/kpra

Kinopoisk Review Analysis

Primary LanguageRuby

Kinopoisk Review Analysis

KPRA is an experimental service to reduce tons of letters in film reviews to quicklier grasp the films' essence and answer the two questions:

  • Why should I watch the film?
  • Why should not I watch the film?

Development Process Outline

  • Find the location (in HTML) of the numbers that indicate how many positive/negative/neutral reviews there are, and extract them.
  • Depending of the above numbers, calculate the maximum number of reviews per page to display (in order to minimize the number of pages to download and parse).
  • Write a script to download all the reviews (and, perhaps, store them temporary locally).
  • Bring all words to the initial form in order to compute tf–idf.

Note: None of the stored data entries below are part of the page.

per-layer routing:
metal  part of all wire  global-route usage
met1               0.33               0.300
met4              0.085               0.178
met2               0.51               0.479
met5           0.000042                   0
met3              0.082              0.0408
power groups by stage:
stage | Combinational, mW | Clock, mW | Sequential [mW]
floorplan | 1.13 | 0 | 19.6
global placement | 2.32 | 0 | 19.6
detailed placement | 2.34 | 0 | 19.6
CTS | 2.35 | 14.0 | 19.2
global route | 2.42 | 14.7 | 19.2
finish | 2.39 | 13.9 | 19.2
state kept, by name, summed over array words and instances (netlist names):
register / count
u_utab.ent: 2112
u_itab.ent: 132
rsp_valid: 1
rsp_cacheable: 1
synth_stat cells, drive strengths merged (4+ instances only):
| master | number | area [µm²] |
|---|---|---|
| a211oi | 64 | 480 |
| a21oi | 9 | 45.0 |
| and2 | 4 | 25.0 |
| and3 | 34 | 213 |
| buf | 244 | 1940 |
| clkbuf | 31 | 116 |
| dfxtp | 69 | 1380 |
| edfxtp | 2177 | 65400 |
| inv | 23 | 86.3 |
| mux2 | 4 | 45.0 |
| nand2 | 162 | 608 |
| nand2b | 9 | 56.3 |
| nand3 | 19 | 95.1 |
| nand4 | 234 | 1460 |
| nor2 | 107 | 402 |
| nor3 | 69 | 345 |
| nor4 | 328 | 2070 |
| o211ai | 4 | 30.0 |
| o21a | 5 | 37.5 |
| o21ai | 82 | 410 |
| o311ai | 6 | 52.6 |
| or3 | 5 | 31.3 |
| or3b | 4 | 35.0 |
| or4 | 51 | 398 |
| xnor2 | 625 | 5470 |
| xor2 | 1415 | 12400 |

For example, via Yandex'es mystem.
  • Compute the tf–idf statistic on the obtained data. Presumably the better way is to treat the primary data as follows: Each review is a document, each collection of reviews according to some mood is a collection, or corpus. However note that since it's important to know the word weight for a certain mood, there's probably good logic in treating the whole set of reviews (independent from the mood) as a single corpus as well.
  • Define collocations by using t-test, chi-square, MLE, MI/PMI, etc. As well as above, maybe it's needed to work on the initial word forms. After obtaining various metrics, opt for the most appropriate (basing on some factors?) collocations.
  • Develop a simple GUI for a web service.

Plans For the Future

  • KPRA should function as a separate web service that enables users to promptly check the info about the film.
  • KPRA should somehow retain the already collected information for the quicker processing of further requests.